Hace poco más de un mes, salí con mi pareja a tomar algo por el pueblo. Hacía tiempo que no salíamos y aprovechamos que hacía sol y era domingo para dar una vuelta y hacer un poco de vida social antes de comer. Fue toda una sorpresa para mi descubrir el vino del que os voy a hablar y que recomiendo que probéis si tenéis oportunidad. Aviso desde ya que soy nueva en este mundo de las catas pero reconozco cuando las cosas están bien hechas y este vino puede presumir de ello. Pedimos un par de copas y quedé tan satisfecha que, sabiendo que tendría que hacer más catas a lo largo de este curso, le pedí que me vendiera una botella. La degusté en casa unos días después y este fue el resultado:

La bodega encargada de hacer este vino fue fundada en 1975 y está situada en Fuenmayor. Intentan fusionar la tradición con la enología contemporánea y su corte clásico puede verse en la etiqueta, de colores sobrios y letras doradas.

Al descorcharla nos encontramos con un corcho poco maquillado, pareciendo de buena calidad.

Este vino es monovarietal Tempranillo, variedad extensamente cultivada en España y que supone más del 60% en La Rioja, con 12 meses de crianza en barrica de roble francés y 6 meses más en botella. Tiene una graduación de 14º.

Al echarlo en la copa vemos un caldo rojo rubí de capa media-alta, limpio y brillante.
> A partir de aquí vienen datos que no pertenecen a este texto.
`./constraint.sdc`:
```
current_design DSP_async

set clk_period 16.7
set clk_io_pct 0.2

create_clock -name clk0 -period $clk_period [get_ports {CLK}]

set non_clock_inputs [all_inputs -no_clocks]
set_input_delay [expr $clk_period * $clk_io_pct] -clock clk0 $non_clock_inputs
set_output_delay [expr $clk_period * $clk_io_pct] -clock clk0 [all_outputs]
```
`./config.mk`:
```
export PLATFORM = sky130hd
export DESIGN_NAME = DSP_async
export DESIGN_NICKNAME = DSP_async
export VERILOG_FILES = /design/flow/design.v
export SDC_FILE = /design/flow/constraint.sdc
export NUM_CORES = 4
export LEC_CHECK = 1
export CORE_UTILIZATION = 30
```
`./run.sh`:
```
#!/bin/bash
# OpenROAD 26Q1-2900-gdf79404cd8, Yosys 0.63+post, stock flow scripts
make -C /OpenROAD-flow-scripts/flow DESIGN_CONFIG=/design/flow/config.mk WORK_HOME=/design/flow/orfs finish
```
`./design.v`:
```
module DSP_async(A,B,D,C,CLK,CARRYIN,OPMODE,BCIN,RSTA,RSTB,RSTM,RSTP,RSTC,RSTD,RSTCARRYIN,RSTOPMODE,CEA,CEB,CEM,CEP,CEC,CED,CECARRYIN,CEOPMODE,PCIN,
                BCOUT,PCOUT,P,M,CARRYOUT,CARRYOUTF);
parameter A0REG = 0;
parameter A1REG = 1;
parameter B0REG = 0;
parameter B1REG = 1;
parameter CREG  = 1;
parameter DREG  = 1;
parameter MREG  = 1;
parameter PREG  = 1;
parameter CARRYINREG  = 1;
parameter CARRYOUTREG = 1;
parameter OPMODEREG   = 1;
parameter CARRYINSEL  = "OPMODE5";  
parameter B_INPUT     = "DIRECT";   
parameter RSTTYPE     = "SYNC";     
input [17:0] A,B,D,BCIN;
input [47:0] C , PCIN;
input [7:0]  OPMODE;
input CARRYIN,CLK,RSTA,RSTB,RSTM,RSTP,RSTC,RSTD,RSTCARRYIN,RSTOPMODE,CEA,CEB,CEM,CEP,CEC,CED,CECARRYIN,CEOPMODE ;
output  [17:0] BCOUT;
output  [35:0] M;
output  [47:0] PCOUT;
output [47:0] P ;
output  CARRYOUTF;
output CARRYOUT;
wire [17:0] D_mux,B0_mux,A0_mux,A1_mux,B1_mux,B_input;
wire [47:0] C_mux;
wire [35:0] Multiplier_out,M_mux;
wire [7:0]  OPMODE_mux;
wire        CARRYIN_mux1,CIN;
reg [17:0] Pre_Adder_out, Pre_Adder_mux;
reg [47:0] Z_mux, X_mux, Post_Adder_out;
reg COUT;
gray_mux_async #(.WIDTH(18),.SEL(DREG))D_REG(D,D_mux,CED,RSTD,CLK);
gray_mux_async #(.WIDTH(18),.SEL(B0REG))B0_REG(B_input,B0_mux,CEB,RSTB,CLK);
gray_mux_async #(.WIDTH(18),.SEL(A0REG))A0_REG(A,A0_mux,CEA,RSTA,CLK);
gray_mux_async #(.WIDTH(48),.SEL(CREG))C_REG(C,C_mux,CEC,RSTC,CLK);
gray_mux_async #(.WIDTH(18),.SEL(B1REG))B1_REG(Pre_Adder_mux,B1_mux,CEB,RSTB,CLK);
gray_mux_async #(.WIDTH(18),.SEL(A1REG))A1_REG(A0_mux,A1_mux,CEA,RSTA,CLK);
gray_mux_async #(.WIDTH(36),.SEL(MREG))M_REG(Multiplier_out,M_mux,CEM,RSTM,CLK);
gray_mux_async #(.WIDTH(1),.SEL(CARRYINREG))CYI_REG(CARRYIN_mux1,CIN,CECARRYIN,RSTCARRYIN,CLK);
gray_mux_async #(.WIDTH(1),.SEL(CARRYOUTREG))CYO_REG(COUT,CARRYOUT,CECARRYIN,RSTCARRYIN,CLK);
gray_mux_async #(.WIDTH(48),.SEL(PREG))P_REG(Post_Adder_out,P,CEP,RSTP,CLK);
gray_mux_async #(.WIDTH(8),.SEL(OPMODEREG))OPMODE_REG(OPMODE,OPMODE_mux,CEOPMODE,RSTOPMODE,CLK);
assign B_input = (B_INPUT =="DIRECT")?B : (B_INPUT =="CASCADE")?BCIN : 0;
assign CARRYIN_mux1 = (CARRYINSEL =="OPMODE5")?OPMODE[5] : (CARRYINSEL =="CARRYIN")?CARRYIN: 0;
assign Multiplier_out = B1_mux * A1_mux;
assign CARRYOUTF = CARRYOUT;
assign PCOUT = P;
assign BCOUT = B1_mux;
assign M = M_mux;
always@(*) begin
case (OPMODE_mux[6])
 0 : Pre_Adder_out = D_mux + B0_mux;
 1 : Pre_Adder_out = D_mux - B0_mux;
 default : Pre_Adder_out = 0;
endcase
end
always@(*) begin
case (OPMODE_mux[4])
 0 : Pre_Adder_mux = B0_mux;
 1 : Pre_Adder_mux = Pre_Adder_out;
 default : Pre_Adder_mux = 0;
endcase
end
always@(*) begin
case (OPMODE_mux[1:0])
 0 : X_mux = 0;
 1 : X_mux = M;
 2 : X_mux = P;
 3 : X_mux = {D_mux[11:0],A1_mux[17:0],B1_mux[17:0]};
 default: X_mux =0;
endcase
end
always@(*) begin
case (OPMODE_mux[3:2])
 0 : Z_mux = 0;
 1 : Z_mux = PCIN;
 2 : Z_mux = P;
 3 : Z_mux = C_mux;
 default : Z_mux =0;
endcase
end
always@(*) begin
case (OPMODE_mux[7])
 0 : {COUT,Post_Adder_out} = Z_mux + X_mux + CIN;
 1 :  {COUT,Post_Adder_out} = Z_mux -(X_mux + CIN);
 default : {COUT,Post_Adder_out} = 0;
endcase
end
endmodule
module gray_mux_async(in,out,clk_en,rst,clk);
parameter WIDTH = 18;
parameter SEL = 1;
input clk,rst,clk_en;
input      [WIDTH-1 :0] in;
output  [WIDTH-1 :0] out;
 reg       [WIDTH-1 :0] in_reg;
always @(posedge clk or posedge rst) begin
    if(rst)
     in_reg <= 0;
    else if(clk_en)
     in_reg <= in; 
     else
     in_reg <= 0;  
end
assign out = (SEL == 1)?in_reg : in;
endmodule
```
==> flow_summary.yaml <==
# generated from flow reports
global_route:
  total_congestion_overflow_after_global_routing: 0
  globalRoute.busiestLayer: "met2"
  globalRouteMet3Util_pct: 8.863
  grt_pass1_vias: 21620
  grt_util_met1_pct: 27.52
  initial_antenna_violation_count: 7
  met2_track_demand_over_resource_pct: 31.64
  grt_pass1_wl_mm: 132.9
  maximum_number_of_pins_on_one_net_before_global_route_repair: 60
  gr-usage-all-layers_pct: 20.47
yosys:
  synthTopCellsByArea: "sky130_fd_sc_hd__fa_1, sky130_fd_sc_hd__dfrtp_1, sky130_fd_sc_hd__ha_1"
  yosys-stat-cells: 2984
  yosys-dominant-comb-family: "adder cells"
  synth_seq_share_pct: 18.51
  synth.distinct_cells: 71
  synth_area_leader_cell: "sky130_fd_sc_hd__fa_1"
  post_synth_ao_oa_area_fraction_pct: 14.14
  simple_gate_area_share_pct: 15.55
  ff_type: "sky130_fd_sc_hd__dfrtp_1"
  yosys-stat-area_um2: 26360
  post_synth_edffs: 0
  synthArstFlopShare_pct: 100.0
  ys.warnings.count: 7
  synth_adder_area_share_pct: 32.49
  yosys-mux-area-fraction_pct: 4.846
  synth_area_um2: 26360
  synthesis.instances: 2984
  avgSynthCellArea_um2: 8.835
  netlist.area_leader.share_pct: 19.82
  synth_flop_count: 195
  xor_xnor_portion_of_the_synthesized_cell_area_pct: 4.585
worst_hold_path:
  holdPathStages: 3
  hp-start: "D_REG.in_reg[1]$_DFF_PP0_"
  timing.hold.worst_endpoint: "B1_REG.in_reg[1]$_DFF_PP0_"
  worstHoldPathType: "reg -> reg"
timing:
  worst-slew-pin-transition_ns: 0.8854
  slew-limit-headroom_pct: 40.98
  timing.final.hold_violations: 0
  clock.fmax_mhz: 126.6
  timing.final.setup_violations: 0
  clock_skew_ns: 0.03071
  worst_setup_margin_ns: 8.800
  layout_min_cycle_time_ns: 7.900
  fin_crit_sh_pct: 47.30
  report.final.slew_viol_count: 0
  grt_setup_unrepaired: "false"
  setup_tns_ns: 0
clock_network:
  clk_pin_slew_ns: 0.09
  num_cts_buffers: 17
  tritoncts: "built"
  clock_sinks: 195
  post-cts-setup-buffers: 0
  clock_tree.htree_level_count: 4
  post_cts_hold_buffer_count: 0
  cts-resized-gates: 0
  insertion_delay_ns: 0.52
  max-clock-path-buffers: 2
  cts_root_buffer: "sky130_fd_sc_hd__clkbuf_16"
floorplan:
  die_w_um: 298.4
  core_area_um2: 86890
  die_h_um: 298.4
  fp.dieArea_um2: 89070
  placementRows: 108
  num_io_pins: 346
  floorplan_core_density_pct: 30.34
routing:
  drc_errors: 0
  detailedRoute.firstPassIterationCount: 7
  wl_per_cell_um: 19.88
  detail_route.iter0.violations: 1212
  vias: 21310
  antenna_viol_nets_final: 0
  vias_per_cell: 4.895
  drt_wl_total_mm: 86.54
power:
  pwr_density_cell_nw_per_um2: 84.91
  total_power_mw: 2.646
  peak_ir_drop_on_the_vdd_network_mv: 0.09338
  leakagePower_nw: 15.07
cells_and_area:
  drive_gt1_share_pct: 6.011
  final_cell_mix: "sky130_fd_sc_hd__inv_1, sky130_fd_sc_hd__clkdlybuf4s50_1, sky130_fd_sc_hd__ha_1, sky130_fd_sc_hd__and2_1, sky130_fd_sc_hd__fa_1"
  mostFrequentLayoutCell: "sky130_fd_sc_hd__inv_1"
  stdcell_count: 4354
  area_delta_synth_final_pct: 18.21
place:
  dpl.cell_count: 4317
  routability_congestion_estimate: 0.9725
  dp_worst_setup_slack_ns: 8.422
  input_output_buffers: 326
  place_hpwl_mm: 68.64
worst_setup_path:
  criticalPathCategory: "in -> reg"
  rr_startpoint: "A1_REG.in_reg[8]$_DFF_PP0_"
  critPathLaunch: "PCIN[0]"
  worst-r2r-setup-slack_ns: 9.53
  worst-endpoint-arrival_ns: 8.29
  worstPathRequired_ns: 17.10
  cp_max_fo: 4
  worst_r2r_endpoint: "M_REG.in_reg[32]$_DFF_PP0_"
  r2r.worst_path.cells: 21
  endpoint_kind: "register"
  setup.worst_path.start_class: "primary input"
run_status:
  status: "complete, no violations"
job:
  maxCapViolCount: 0
  tool_warnings: 91
==> per-layer routing <==
layer	up-vias	share of wire, %
met3	84	11
met1	10370	42
met4	6	1.9
li1	10060	-
met2	795	45
met5	-	0.043
==> worst max-delay path, cell delays in order <==
cell and delay [ns]:
sky130_fd_sc_hd__clkdlybuf4s50_1 0.39, sky130_fd_sc_hd__mux2_2 0.31, sky130_fd_sc_hd__a22o_1 0.24, sky130_fd_sc_hd__fa_1 0.55, sky130_fd_sc_hd__fa_1 0.54, sky130_fd_sc_hd__o211ai_1 0.27
sky130_fd_sc_hd__a21oi_1 0.10, sky130_fd_sc_hd__a21oi_1 0.22, sky130_fd_sc_hd__a41oi_1 0.36, sky130_fd_sc_hd__a221o_1 0.46, sky130_fd_sc_hd__o32ai_1 0.46, sky130_fd_sc_hd__o21ai_1 0.21
sky130_fd_sc_hd__a31oi_1 0.41, sky130_fd_sc_hd__o21ai_0 0.17, sky130_fd_sc_hd__xnor2_1 0.16, sky130_fd_sc_hd__o22ai_1 0.09
==> synthesized netlist by cell type, drive strengths merged (7+ instances only) <==
cell	instances
a211oi	12
a21boi	7
a21o	89
a21oi	156
a22o	80
a31oi	12
and2	265
and3	18
buf	59
clkbuf	142
dfrtp	195
fa	261
ha	267
inv	443
mux2	85
mux2i	32
nand2	260
nand2b	12
nand3	27
nand4	20
nor2	115
nor2b	43
nor3	22
o21a	16
o21ai	69
o21bai	26
o22ai	15
or3	11
xnor2	85
xor2	53
==> cell type report <==
type | count | area (um2)
Tap cell | 1155 | 1445
Sequential cell | 195 | 4886
Multi-Input combinational cell | 2144 | 18890
Timing Repair Buffer | 379 | 3656
Antenna cell | 5 | 12.51
Fill cell | 8914 | 55720
Inverter | 444 | 1667
Clock inverter | 14 | 175.2
Clock buffer | 18 | 429.2
==> power by group <==
group | internal, mW | switching [mW] | total, mW
sequential | 0.532 | 0.108 | 0.640
combinational | 0.725 | 0.835 | 1.56
clock | 0.204 | 0.241 | 0.445
==> cells by family after synthesis <==
kind of cell	after synthesis
buf+inv	645
mux	117
flops	195
xor+xnor	138
fa+ha+maj	528
simple gates	812
compound gates	549
==> worst max path at each step <==
stage,slack (ns),cells past startpoint,end
CTS,8.94,16,P_REG.in_reg[36]$_DFF_PP0_
global route,8.60,16,P_REG.in_reg[36]$_DFF_PP0_
finish,8.80,16,P_REG.in_reg[36]$_DFF_PP0_
==> through the flow <==
step / hold WS [ns] / util [%] / cell area [um2]
2_1_floorplan: 0.5889 / - / 26360
3_3_place_gp: 0.7969 / 35.16 / 30550
3_5_place_dp: 0.8012 / 35.16 / 30550
4_1_cts: 0.8168 / 35.85 / 31150
5_1_grt: 0.8427 / 35.85 / 31150
6_report: 0.7984 / 35.87 / 31160
Power and IR drop assume default switching activity.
En nariz, a copa parada, se notan olores como a vainilla. Al remover la copa, se detectan olores a fruta roja y flores con gran potencia aromática.

Por fin en boca, descubrimos un vino de una primera impresión muy agradable, de dulzor seco y suave, de acidez equilibrada y delicada. En su paso por boca, se aprecia su cuerpo poderoso y carnoso con un tanino equilibrado y bueno.

Nos deja un aroma retronasal potente, atractivo y de naturaleza afrutado, con una sensación final larga y placentera.

Quién me iba a decir a mí que esa mañana de domingo podría descubrir este vino del que ahora ya soy fan.